Contracting your pelvic floor is a crucial aspect to the practice, and it’s tough to know if you’re doing that right. Your teacher can hardly check; only encourage you with awkward references to ‘the muscles  you use when you’re bursting for a pee’.

Despite this, I left that first class knowing  I had just done something necessary for my back – it felt looser, more comfortable – and also, filled with the indefinable feeling I might actually be able to get good at this.  So I kept going. Just that one, weekly class up a backstreet. Not a huge commitment, or a huge intrusion into my life, and £9 a pop.

A couple of months after I started – months during which I hadn’t felt so much as a twinge in my back, hooray! – I found myself stripped down to my underwear in a Zara changing room, about to try on a dress,  when the light caught my stomach.

‘Bloody hell,’ I thought. ‘What’s that groove down the left side of my stomach?’ I twisted the other way. ‘And that corresponding one, down the right?’  I twisted again, and again. Could it actually be…? No! Surely not! But, then, what else was I looking at?

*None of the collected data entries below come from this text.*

==> config.mk <==
export PLATFORM = sky130hd
export DESIGN_NAME = shs_sequencer
export DESIGN_NICKNAME = d
export VERILOG_FILES = /design/src/rtl/shs_pkg.sv /design/src/rtl/shs_sequencer.sv
export VERILOG_INCLUDE_DIRS = /design/src /design/src/rtl
export SDC_FILE = /design/constraint.sdc
export NUM_CORES = 1
export LEC_CHECK = 0
export ABC_AREA = 0
export BUFFER_PORTS_ARGS = -buffer_cell sky130_fd_sc_hd__buf_2
export CORE_MARGIN = 2
export CORE_UTILIZATION = 52
export CTS_BUF_LIST = sky130_fd_sc_hd__clkbuf_4
export DETAILED_ROUTE_END_ITERATION = 16
export PLACE_DENSITY = 0.79
export SLEW_MARGIN = 20
export SYNTH_ARGS = -nofsm -noshare
export SYNTH_HDL_FRONTEND = slang
export SYNTH_SLANG_ARGS = --single-unit
==> constraint.sdc <==
create_clock -name i_ref_clk -period 3.3 [get_ports i_ref_clk]
set_input_delay 0.66 -clock i_ref_clk [delete_from_list [all_inputs] [get_ports i_ref_clk]]
set_output_delay 0.66 -clock i_ref_clk [all_outputs]
set_load 0.01 [all_outputs]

Not really knowing what else to do, and this being the 21st century,  I resorted to the narcissist’s favourite enabling tool; I reached for my phone and snapped a pic of my reflection.

I looked and  I looked at the photograph. There didn’t seem to be any question. I had the faintest suspicion of what could really only be described as abs. Ridiculously encouraged, I upped my Pilates schedule to two classes a week.  I switched the raggy track pants for some fancy-schmanzy Sweaty Betty Lycra as an expression of my commitment.

I got put up a level, from beginners Pilates to intermediates; then on to advanced.  I went on a Pilates retreat. I was hooked. Then I started seeing Pilates instructor Alex Coleman – aka London’s abs queen –  for one-on-one sessions on the reformer machine, a terrifying-looking contraption that adds springs, weights, and additional tests to your Pilates session.

It’s expensive, at £70 a go it’s my greatest weekly luxury; but it is worth it. I call it a pension for my spine. And my abs really appreciate it. As they have got stronger and more defined, I wondered to what extent I can show them off. My boyfriend is the only person who sees them regularly, and he’s not given to compliments.

Could I justify taking my abs to a bigger audience? Could I really wear a crop top with the same ‘so what?’ carelessness with which I might wear a low-cut top, or a short skirt? Isn’t that sort of thing really only for teenagers?  On the one hand, my abs are nothing more than the happy side effect of me finally sorting out long-term back problems; a nice little extra, but not the main event, and nowt to brag about.

On the other hand –  I want to brag about them. I am proud of them. They’re hard-earned. On top of two Pilates classes a week, I have added a yoga class and a giddy hour of boxing training.  I had no idea I could gain muscle tone like this. Also: abs are potent.

New totally genuine bum bag, bought off the beach. (Show off abs c/o @pilateswith_alex and @sunni_geeky_pt )

A post shared by Polly Vernon (@pollyvernon) on

Unlike your more traditional erogenous zones – boobs, bum, a nicely turned ankle – they come with a degree of threat, a suggestion of power. The first time I did risk a cropped T-shirt – two years or so into my Pilates venture – a guy walked passed me  and said, ‘Good abs!’ Catcalling, yes; but catcalling with a side order of respect.

A month ago, when I went on holiday,  I popped an experimental shot of myself  in a bikini on Instagram. It was the first  time I’d done such a thing. My comments exploded. People were surprised, impressed, appalled (‘Show off!’ ‘Put it away!’ et cetera). Some wanted to know what I was doing to look like this (‘Exactly what, where, and how many times a week?’).

Others voted with their feet, and unfollowed me. I lost about 50 followers for every abs picture I posted. Like I said, abdominal muscles are potent: people respond to them, one  way or another.  I guess I’ll keep them covered up from here on, maybe take them out only on special occasions.

Apart from anything else: it’s getting chillier. Right now, as I type, my  abs are nestling under my shirt like a  good secret. They make me feel strong, emotionally, as well as physically. Makes sense, really. They’re my guts, after all.